Americans are still talking about the historically expensive price of eggs, complaining about how precious they have become or posting memes about chickens. But there is limited conversation around what went into producing an egg that came to our tables priced ridiculously cheap at less than 15 cents. Here’s the truth; the standard farming methods that produce the cheap eggs we take for granted endanger human health and are extremely cruel to hens.
First, the impact on public health. The avian flu that killed 50 million hens last year alone and is the prime driver of the current egg shortage, spreads fast in commercial poultry farms where thousands of hens are confined in barns for economies of scale. The irony is that the very conditions that normally make eggs so cheap are what facilitate disease outbreaks. Avian flu transmission to humans has already occurred and there could be another pandemic. While the risk is considered low at the moment, if it happens, the avian flu is far more deadly than COVID.

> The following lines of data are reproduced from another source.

Source: an optimization exercise on an open RTL-to-GDS flow (aim: small area and a short achievable clock period). Production flows keep margins and buffers that such runs may drop.
Only simulation tests tie the RTL to the original design; equivalence was not proved.

### design.v
module la_wb_round (
    input  wire [1:0]   cls,
    input  wire         sat,
    input  wire [127:0] v,
    input  wire [9:0]   g,
    input  wire [7:0]   oshift,
    input  wire [3:0]   dfmt,
    input  wire [1:0]   rnd,
    input  wire         ovf,
    input  wire [31:0]  r,
    output reg  [31:0]  d,
    output reg  [2:0]   flags      
);
    localparam CLS_FIN  = 2'd0;
    localparam CLS_NAN  = 2'd1;
    localparam CLS_PINF = 2'd2;
    localparam CLS_NINF = 2'd3;
    localparam RND_RNE = 2'd0;
    localparam RND_RTZ = 2'd1;
    localparam RND_SR  = 2'd2;
    reg        is_int;       
    reg        has_inf;      
    reg [4:0]  t;            
    reg [7:0]  bias;
    reg [31:0] sign_bit;     
    reg [31:0] big_bits;     
    reg [31:0] inf_bits;     
    reg [31:0] nan_bits;     
    always @(*) begin
        is_int  = 1'b0;
        has_inf = 1'b1;
        case (dfmt)
            4'h1: begin  
                t = 5'd7;  bias = 8'd127; sign_bit = 32'h0000_8000;
                big_bits = 32'h0000_7F7F; inf_bits = 32'h0000_7F80; nan_bits = 32'h0000_7FC0;
            end
            4'h2: begin  
                t = 5'd10; bias = 8'd15;  sign_bit = 32'h0000_8000;
                big_bits = 32'h0000_7BFF; inf_bits = 32'h0000_7C00; nan_bits = 32'h0000_7E00;
            end
            4'h3: begin  
                t = 5'd3;  bias = 8'd7;   sign_bit = 32'h0000_0080;
                big_bits = 32'h0000_007E; inf_bits = 32'h0000_007F; nan_bits = 32'h0000_007F;
                has_inf = 1'b0;
            end
            4'h4: begin  
                t = 5'd2;  bias = 8'd15;  sign_bit = 32'h0000_0080;
                big_bits = 32'h0000_007B; inf_bits = 32'h0000_007C; nan_bits = 32'h0000_007E;
            end
            4'h9: begin  
                t = 5'd0;  bias = 8'd0;   sign_bit = 32'h8000_0000;
                big_bits = 32'h7FFF_FFFF; inf_bits = 32'h7FFF_FFFF; nan_bits = 32'h8000_0000;
                is_int = 1'b1;
            end
            default: begin  
                t = 5'd23; bias = 8'd127; sign_bit = 32'h8000_0000;
                big_bits = 32'h7F7F_FFFF; inf_bits = 32'h7F80_0000; nan_bits = 32'h7FC0_0000;
            end
        endcase
    end
    wire         neg  = v[127];
    wire         zero = (v == 128'd0);
    wire [127:0] mag  = neg ? (~v + 128'd1) : v;
    reg [6:0] lz;
    integer i;
    always @(*) begin
        lz = 7'd0;
        for (i = 0; i < 128; i = i + 1)
            if (mag[i])
                lz = 7'd127 - i[6:0];
    end
    wire [127:0] nm = mag << lz;         
    wire signed [12:0] e_x = {{3{g[9]}}, g} + {{5{oshift[7]}}, oshift};
    wire signed [12:0] pe  = e_x + 13'sd127 - $signed({6'd0, lz});
    wire signed [12:0] emin = 13'sd1 - $signed({5'd0, bias});
    reg signed [13:0] sh_s;
    always @(*) begin
        if (is_int)
            sh_s = 14'sd127 - pe;
        else if (pe < emin)
            sh_s = 14'sd127 - $signed({9'd0, t}) + (emin - pe);
        else
            sh_s = 14'sd127 - $signed({9'd0, t});
    end
    reg [7:0] sh;
    always @(*) begin
        if (sh_s < 0)
            sh = 8'd0;
        else if (sh_s > 14'sd160)
            sh = 8'd160;
        else
            sh = sh_s[7:0];
    end
    wire [159:0] x160 = {nm, 32'd0};
    wire [159:0] y    = x160 >> sh;
    wire [159:0] lost_mask = ~({160{1'b1}} << sh);
    wire         lost = |(x160 & lost_mask);
    wire [32:0] lo      = y[64:32];      
    wire [31:0] frac    = y[31:0];       
    wire        rbit    = y[31];
    wire        sticky  = (|y[30:0]) | lost;
    wire        inexact = (|frac) | lost;
    reg up;
    always @(*) begin
        case (rnd)
            RND_RTZ: up = 1'b0;
            RND_SR:  up = (r < frac);
            default: up = rbit & (sticky | lo[0]);
        endcase
    end
    wire [33:0] q = {1'b0, lo} + {33'd0, up};
    wire signed [12:0] ef_s = (pe < emin) ? 13'sd0 : (pe + $signed({5'd0, bias}) - 13'sd1);
    wire [39:0] fp_mag = ({27'd0, ef_s} << t) + {6'd0, q};
    wire fp_at_big = (fp_mag == {8'd0, big_bits});
    wire fp_ovf = (fp_mag > {8'd0, big_bits}) ||
                  ((rnd == RND_RTZ) && fp_at_big && inexact) ||
                  ((rnd == RND_RNE) && fp_at_big && rbit && !up);
    wire int_ovf = (pe >= 13'sd32) ||
                   (!neg && (q > 34'h0_7FFF_FFFF)) ||
                   ( neg && (q > 34'h0_8000_0000));
    wire [31:0] int_val = neg ? (~q[31:0] + 32'd1) : q[31:0];
    wire        x_neg   = (cls == CLS_FIN) ? neg : (cls == CLS_NINF);
    wire [31:0] sgn     = x_neg ? sign_bit : 32'd0;
    wire [31:0] int_clamp = x_neg ? 32'h8000_0000 : 32'h7FFF_FFFF;
    always @(*) begin
        d     = 32'd0;
        flags = 3'b000;
        if (cls == CLS_NAN) begin
            d     = nan_bits;
            flags = is_int ? 3'b110 : 3'b100;
        end else if (sat) begin
            d     = is_int ? int_clamp : (sgn | big_bits);
            flags = 3'b001;
        end else if (cls != CLS_FIN) begin
            if (is_int) begin
                d     = int_clamp;
                flags = 3'b010;
            end else if (ovf) begin
                d     = sgn | big_bits;
                flags = 3'b001;
            end else if (has_inf) begin
                d     = sgn | inf_bits;
                flags = 3'b000;
            end else begin
                d     = nan_bits;
                flags = 3'b110;
            end
        end else if (zero) begin
            d     = 32'd0;
            flags = 3'b000;
        end else if (is_int) begin
            d     = int_ovf ? int_clamp : int_val;
            flags = {2'b00, int_ovf};
        end else if (fp_ovf) begin
            if (has_inf && (rnd != RND_RTZ) && !ovf)
                d = sgn | inf_bits;
            else
                d = sgn | big_bits;
            flags = 3'b001;
        end else begin
            d     = sgn | fp_mag[31:0];
            flags = 3'b000;
        end
    end
endmodule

There are also other known health risks with egg farms – higher risk of salmonella contamination with caged hens, antibiotic resistance in humans from antibiotic use in farm animals and particulate air pollution from animal agriculture.
Second, the impact on hens. I sometimes visit a local farm where hens walk around, eat grass, and dust bathe. Some are shy and skirt around me, some are bold and walk right past me. The farmer tells me the hens sleep in the same spot near the same hen friend every night. These birds are living breathing creatures each with a personality, forming relationships with each other.
In large factory farms, hens are mere units of production. They spend their lives in battery cages that are cages stacked on top of and next to each other. The minimum required space set by United Egg Producers (UEP), an association of egg farmers, is 67 square inches, the size of an iPad. Hens have no room to spread their wings or roam to find nests to lay eggs. They suffer physical damage to bones and feathers as well as psychological harm leading to abnormal behaviors. To stop the hens from pecking each other in this artificial and highly confined environment, their beaks are cut off in a process called debeaking early on. Commercial hens are forced to lay 300-400 eggs a year by forced molting, which is essentially inducing a state of starvation to stimulate egg laying. Normally, hens only lay 15-20 eggs a year.
Third, our indirect costs for eggs. Our taxes subsidize the animal industry (fruits, vegetables, nuts and seeds receive only a tiny fraction of the government subsidies). Most people don’t know that tax dollars are going towards culling entire hen populations during disease outbreaks. The ‘depopulation’ is by a brutal process called ‘ventilation shutdown,’ which is essentially death by heat suffocation.
If we paid more for eggs, we would eat fewer of them. Considering the average American consumes almost 300 eggs a year, almost one a day, this can feel difficult. But from a nutritional standpoint, there are many food sources such as beans, legumes and nuts that provide abundant protein. For those used to the taste of eggs, there are plant-based substitutes that approximate the egg taste. For baking, Martha Stewart suggests many alternatives. People with egg allergies certainly have found ways to substitute for eggs.
As informed consumers, let’s support leaders like Senator Cory Booker who are working on reforming the farm industry. Let us have a voice in how our eggs are produced. At the very least, lobby to completely eliminate battery cages that are already banned in a handful of states and many countries.
‘Cage-free’ hens are housed in an enclosed area with access to food and water with each hen getting about 1 square foot of space. They don’t see the outdoors in their lifetime, but they can at least spread their wings and move. It’s hardly anything but still an improvement.
‘Free range’ hens have access to the outdoors during the laying cycle but could still undergo debeaking and forced molting. Most other labels like ‘farm fresh’ and ‘happy hens’ are unregulated. ‘Organic’ and ‘antibiotic free’ only refer to the feed given to the hens, not their housing conditions.
Cheap eggs are not worth it because cheap goods are rooted in exploitation – slave labor, child labor, underpaid workers – in this case, animal suffering.
The current ‘eggflation’ is the perfect time to rethink ways to make nutritious food accessible to all without sacrificing animal welfare and endangering public health. Eliminating cruelty to hens means happier hens and healthier humans. And eggs would become the luxury they should be if consumers paid for the true cost of production.